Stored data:
<file path="src/rtl/multicycle_control_if.sv">
// rtl/multicycle_control_if.sv - control bundle between the multicycle controller and its datapath
interface multicycle_control_if;
    logic [5:0] opcode_i;
    logic       zero_i;
    logic       mem_ready_i;
    logic       pc_write_o;
    logic [1:0] pc_src_o;
    logic       iord_o;
    logic       ir_write_o;
    logic       mem_read_o;
    logic       mem_write_o;
    logic       reg_write_o;
    logic       reg_dst_o;
    logic       mem_to_reg_o;
    logic       alu_src_a_o;
    logic [1:0] alu_src_b_o;
    logic [2:0] alu_op_o;
    logic       instr_done_o;
    logic       illegal_o;
    logic       bus_error_o;
    logic [3:0] state_o;

    modport master (
        input  opcode_i, zero_i, mem_ready_i,
        output pc_write_o, pc_src_o, iord_o, ir_write_o, mem_read_o, mem_write_o,
               reg_write_o, reg_dst_o, mem_to_reg_o, alu_src_a_o, alu_src_b_o,
               alu_op_o, instr_done_o, illegal_o, bus_error_o, state_o
    );

    modport slave (
        output opcode_i, zero_i, mem_ready_i,
        input  pc_write_o, pc_src_o, iord_o, ir_write_o, mem_read_o, mem_write_o,
               reg_write_o, reg_dst_o, mem_to_reg_o, alu_src_a_o, alu_src_b_o,
               alu_op_o, instr_done_o, illegal_o, bus_error_o, state_o
    );
endinterface

</file>
<file path="src/rtl/multicycle_control.sv">
// rtl/multicycle_control.sv - multicycle MIPS control FSM with memory wait-state timeout
module multicycle_control #(
    parameter int unsigned TIMEOUT_CYCLES = 15
) (
    input  logic                 clk,
    input  logic                 reset,
    multicycle_control_if.master bus
);
    localparam logic [5:0] OP_R    = 6'h00;
    localparam logic [5:0] OP_ADDI = 6'h08;
    localparam logic [5:0] OP_ORI  = 6'h0D;
    localparam logic [5:0] OP_LUI  = 6'h0F;
    localparam logic [5:0] OP_LW   = 6'h23;
    localparam logic [5:0] OP_SW   = 6'h2B;
    localparam logic [5:0] OP_BEQ  = 6'h04;
    localparam logic [5:0] OP_BNE  = 6'h05;
    localparam logic [5:0] OP_J    = 6'h02;

    typedef enum logic [3:0] {
        IDLE      = 4'd0,
        FETCH     = 4'd1,
        DECODE    = 4'd2,
        MEM_ADDR  = 4'd3,
        MEM_READ  = 4'd4,
        MEM_WB    = 4'd5,
        MEM_WRITE = 4'd6,
        EXEC_R    = 4'd7,
        EXEC_I    = 4'd8,
        ALU_WB    = 4'd9,
        BRANCH    = 4'd10,
        JUMP      = 4'd11,
        FAULT     = 4'd12
    } state_t;

    state_t     state_q, state_d;
    logic [7:0] wait_q, wait_d;
    logic       timeout;

    logic       pc_write;
    logic [1:0] pc_src;
    logic       iord;
    logic       ir_write;
    logic       mem_read;
    logic       mem_write;
    logic       reg_write;
    logic       reg_dst;
    logic       mem_to_reg;
    logic       alu_src_a;
    logic [1:0] alu_src_b;
    logic [2:0] alu_op;
    logic       instr_done;
    logic       illegal;
    logic       bus_error;

    // A ready on the limit cycle still wins, so the fault is only taken without ready.
    assign timeout = (wait_q == 8'(TIMEOUT_CYCLES - 1));

    always_comb begin
        state_d    = state_q;
        wait_d     = wait_q;
        pc_write   = 1'b0;
        pc_src     = 2'b00;
        iord       = 1'b0;
        ir_write   = 1'b0;
        mem_read   = 1'b0;
        mem_write  = 1'b0;
        reg_write  = 1'b0;
        reg_dst    = 1'b0;
        mem_to_reg = 1'b0;
        alu_src_a  = 1'b0;
        alu_src_b  = 2'b00;
        alu_op     = 3'b000;
        instr_done = 1'b0;
        illegal    = 1'b0;
        bus_error  = 1'b0;

        // Outputs are forced low while reset is held so no request survives it.
        if (reset) begin
            case (state_q)
                IDLE: state_d = FETCH;
                FETCH: begin
                    mem_read  = 1'b1;
                    alu_src_b = 2'b01;
                    alu_op    = 3'b100;
                    ir_write  = bus.mem_ready_i;
                    pc_write  = bus.mem_ready_i;
                    if (bus.mem_ready_i)  state_d = DECODE;
                    else if (timeout)     state_d = FAULT;
                    else                  wait_d  = wait_q + 8'd1;
                end
                DECODE: begin
                    alu_src_b = 2'b11;
                    alu_op    = 3'b100;
                    case (bus.opcode_i)
                        OP_LW, OP_SW:             state_d = MEM_ADDR;
                        OP_R:                     state_d = EXEC_R;
                        OP_ADDI, OP_ORI, OP_LUI:  state_d = EXEC_I;
                        OP_BEQ, OP_BNE:           state_d = BRANCH;
                        OP_J:                     state_d = JUMP;
                        default: begin
                            illegal    = 1'b1;
                            instr_done = 1'b1;
                            state_d    = FETCH;
                        end
                    endcase
                end
                MEM_ADDR: begin
                    alu_src_a = 1'b1;
                    alu_src_b = 2'b10;
                    alu_op    = 3'b100;
                    state_d   = (bus.opcode_i == OP_SW) ? MEM_WRITE : MEM_READ;
                end
                MEM_READ: begin
                    mem_read = 1'b1;
                    iord     = 1'b1;
                    if (bus.mem_ready_i)  state_d = MEM_WB;
                    else if (timeout)     state_d = FAULT;
                    else                  wait_d  = wait_q + 8'd1;
                end
                MEM_WB: begin
                    reg_write  = 1'b1;
                    mem_to_reg = 1'b1;
                    instr_done = 1'b1;
                    state_d    = FETCH;
                end
                MEM_WRITE: begin
                    mem_write = 1'b1;
                    iord      = 1'b1;
                    if (bus.mem_ready_i) begin
                        instr_done = 1'b1;
                        state_d    = FETCH;
                    end else if (timeout) begin
                        state_d = FAULT;
                    end else begin
                        wait_d = wait_q + 8'd1;
                    end
                end
                EXEC_R: begin
                    alu_src_a = 1'b1;
                    alu_op    = 3'b111;
                    state_d   = ALU_WB;
                end
                EXEC_I: begin
                    alu_src_a = 1'b1;
                    alu_src_b = 2'b10;
                    case (bus.opcode_i)
                        OP_ORI:  alu_op = 3'b010;
                        OP_LUI:  alu_op = 3'b001;
                        default: alu_op = 3'b100;
                    endcase
                    state_d = ALU_WB;
                end
                ALU_WB: begin
                    reg_write  = 1'b1;
                    reg_dst    = (bus.opcode_i == OP_R);
                    instr_done = 1'b1;
                    state_d    = FETCH;
                end
                BRANCH: begin
                    alu_src_a  = 1'b1;
                    alu_op     = 3'b011;
                    pc_src     = 2'b01;
                    pc_write   = ((bus.opcode_i == OP_BEQ) &  bus.zero_i) |
                                 ((bus.opcode_i == OP_BNE) & ~bus.zero_i);
                    instr_done = 1'b1;
                    state_d    = FETCH;
                end
                JUMP: begin
                    pc_write   = 1'b1;
                    pc_src     = 2'b10;
                    instr_done = 1'b1;
                    state_d    = FETCH;
                end
                FAULT:   bus_error = 1'b1;
                default: state_d = IDLE;
            endcase

            if (state_q != FAULT && (bus.mem_ready_i ||
                (state_d != state_q &&
                 (state_d == FETCH || state_d == MEM_READ || state_d == MEM_WRITE)))) begin
                wait_d = 8'd0;
            end
        end
    end

    always_ff @(posedge clk or negedge reset) begin
        if (!reset) begin
            state_q <= IDLE;
            wait_q  <= 8'd0;
        end else begin
            state_q <= state_d;
            wait_q  <= wait_d;
        end
    end

    assign bus.pc_write_o   = pc_write;
    assign bus.pc_src_o     = pc_src;
    assign bus.iord_o       = iord;
    assign bus.ir_write_o   = ir_write;
    assign bus.mem_read_o   = mem_read;
    assign bus.mem_write_o  = mem_write;
    assign bus.reg_write_o  = reg_write;
    assign bus.reg_dst_o    = reg_dst;
    assign bus.mem_to_reg_o = mem_to_reg;
    assign bus.alu_src_a_o  = alu_src_a;
    assign bus.alu_src_b_o  = alu_src_b;
    assign bus.alu_op_o     = alu_op;
    assign bus.instr_done_o = instr_done;
    assign bus.illegal_o    = illegal;
    assign bus.bus_error_o  = bus_error;
    assign bus.state_o      = state_q;
endmodule

</file>
<file path="src/flat_wrapper.sv">
// flat-port wrapper written by rule: the top's interface ports become plain ports
module multicycle_control_flat 
#(
    parameter int unsigned TIMEOUT_CYCLES = 15
)
  (clk, reset, bus_opcode_i, bus_zero_i, bus_mem_ready_i, bus_pc_write_o, bus_pc_src_o, bus_iord_o, bus_ir_write_o, bus_mem_read_o, bus_mem_write_o, bus_reg_write_o, bus_reg_dst_o, bus_mem_to_reg_o, bus_alu_src_a_o, bus_alu_src_b_o, bus_alu_op_o, bus_instr_done_o, bus_illegal_o, bus_bus_error_o, bus_state_o);
  multicycle_control_if bus_i ();
  input  logic clk;
  input  logic reset;
  input wire logic [$bits(bus_i.opcode_i)-1:0] bus_opcode_i;
  input wire logic [$bits(bus_i.zero_i)-1:0] bus_zero_i;
  input wire logic [$bits(bus_i.mem_ready_i)-1:0] bus_mem_ready_i;
  output wire logic [$bits(bus_i.pc_write_o)-1:0] bus_pc_write_o;
  output wire logic [$bits(bus_i.pc_src_o)-1:0] bus_pc_src_o;
  output wire logic [$bits(bus_i.iord_o)-1:0] bus_iord_o;
  output wire logic [$bits(bus_i.ir_write_o)-1:0] bus_ir_write_o;
  output wire logic [$bits(bus_i.mem_read_o)-1:0] bus_mem_read_o;
  output wire logic [$bits(bus_i.mem_write_o)-1:0] bus_mem_write_o;
  output wire logic [$bits(bus_i.reg_write_o)-1:0] bus_reg_write_o;
  output wire logic [$bits(bus_i.reg_dst_o)-1:0] bus_reg_dst_o;
  output wire logic [$bits(bus_i.mem_to_reg_o)-1:0] bus_mem_to_reg_o;
  output wire logic [$bits(bus_i.alu_src_a_o)-1:0] bus_alu_src_a_o;
  output wire logic [$bits(bus_i.alu_src_b_o)-1:0] bus_alu_src_b_o;
  output wire logic [$bits(bus_i.alu_op_o)-1:0] bus_alu_op_o;
  output wire logic [$bits(bus_i.instr_done_o)-1:0] bus_instr_done_o;
  output wire logic [$bits(bus_i.illegal_o)-1:0] bus_illegal_o;
  output wire logic [$bits(bus_i.bus_error_o)-1:0] bus_bus_error_o;
  output wire logic [$bits(bus_i.state_o)-1:0] bus_state_o;
  assign bus_i.opcode_i = bus_opcode_i;
  assign bus_i.zero_i = bus_zero_i;
  assign bus_i.mem_ready_i = bus_mem_ready_i;
  assign bus_pc_write_o = bus_i.pc_write_o;
  assign bus_pc_src_o = bus_i.pc_src_o;
  assign bus_iord_o = bus_i.iord_o;
  assign bus_ir_write_o = bus_i.ir_write_o;
  assign bus_mem_read_o = bus_i.mem_read_o;
  assign bus_mem_write_o = bus_i.mem_write_o;
  assign bus_reg_write_o = bus_i.reg_write_o;
  assign bus_reg_dst_o = bus_i.reg_dst_o;
  assign bus_mem_to_reg_o = bus_i.mem_to_reg_o;
  assign bus_alu_src_a_o = bus_i.alu_src_a_o;
  assign bus_alu_src_b_o = bus_i.alu_src_b_o;
  assign bus_alu_op_o = bus_i.alu_op_o;
  assign bus_instr_done_o = bus_i.instr_done_o;
  assign bus_illegal_o = bus_i.illegal_o;
  assign bus_bus_error_o = bus_i.bus_error_o;
  assign bus_state_o = bus_i.state_o;
  multicycle_control #(.TIMEOUT_CYCLES(TIMEOUT_CYCLES)) u_core (.clk(clk), .reset(reset), .bus(bus_i));
endmodule
</file>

Work task:
Set down precisely the lines above between the line holding "become plain ports" and the line holding "input wire logic [$bits(bus_i.opcode_i)-1:0]", inclusive, and nothing beyond them.

Exercise response:
// flat-port wrapper written by rule: the top's interface ports become plain ports
module multicycle_control_flat 
#(
    parameter int unsigned TIMEOUT_CYCLES = 15
)
  (clk, reset, bus_opcode_i, bus_zero_i, bus_mem_ready_i, bus_pc_write_o, bus_pc_src_o, bus_iord_o, bus_ir_write_o, bus_mem_read_o, bus_mem_write_o, bus_reg_write_o, bus_reg_dst_o, bus_mem_to_reg_o, bus_alu_src_a_o, bus_alu_src_b_o, bus_alu_op_o, bus_instr_done_o, bus_illegal_o, bus_bus_error_o, bus_state_o);
  multicycle_control_if bus_i ();
  input  logic clk;
  input  logic reset;
  input wire logic [$bits(bus_i.opcode_i)-1:0] bus_opcode_i;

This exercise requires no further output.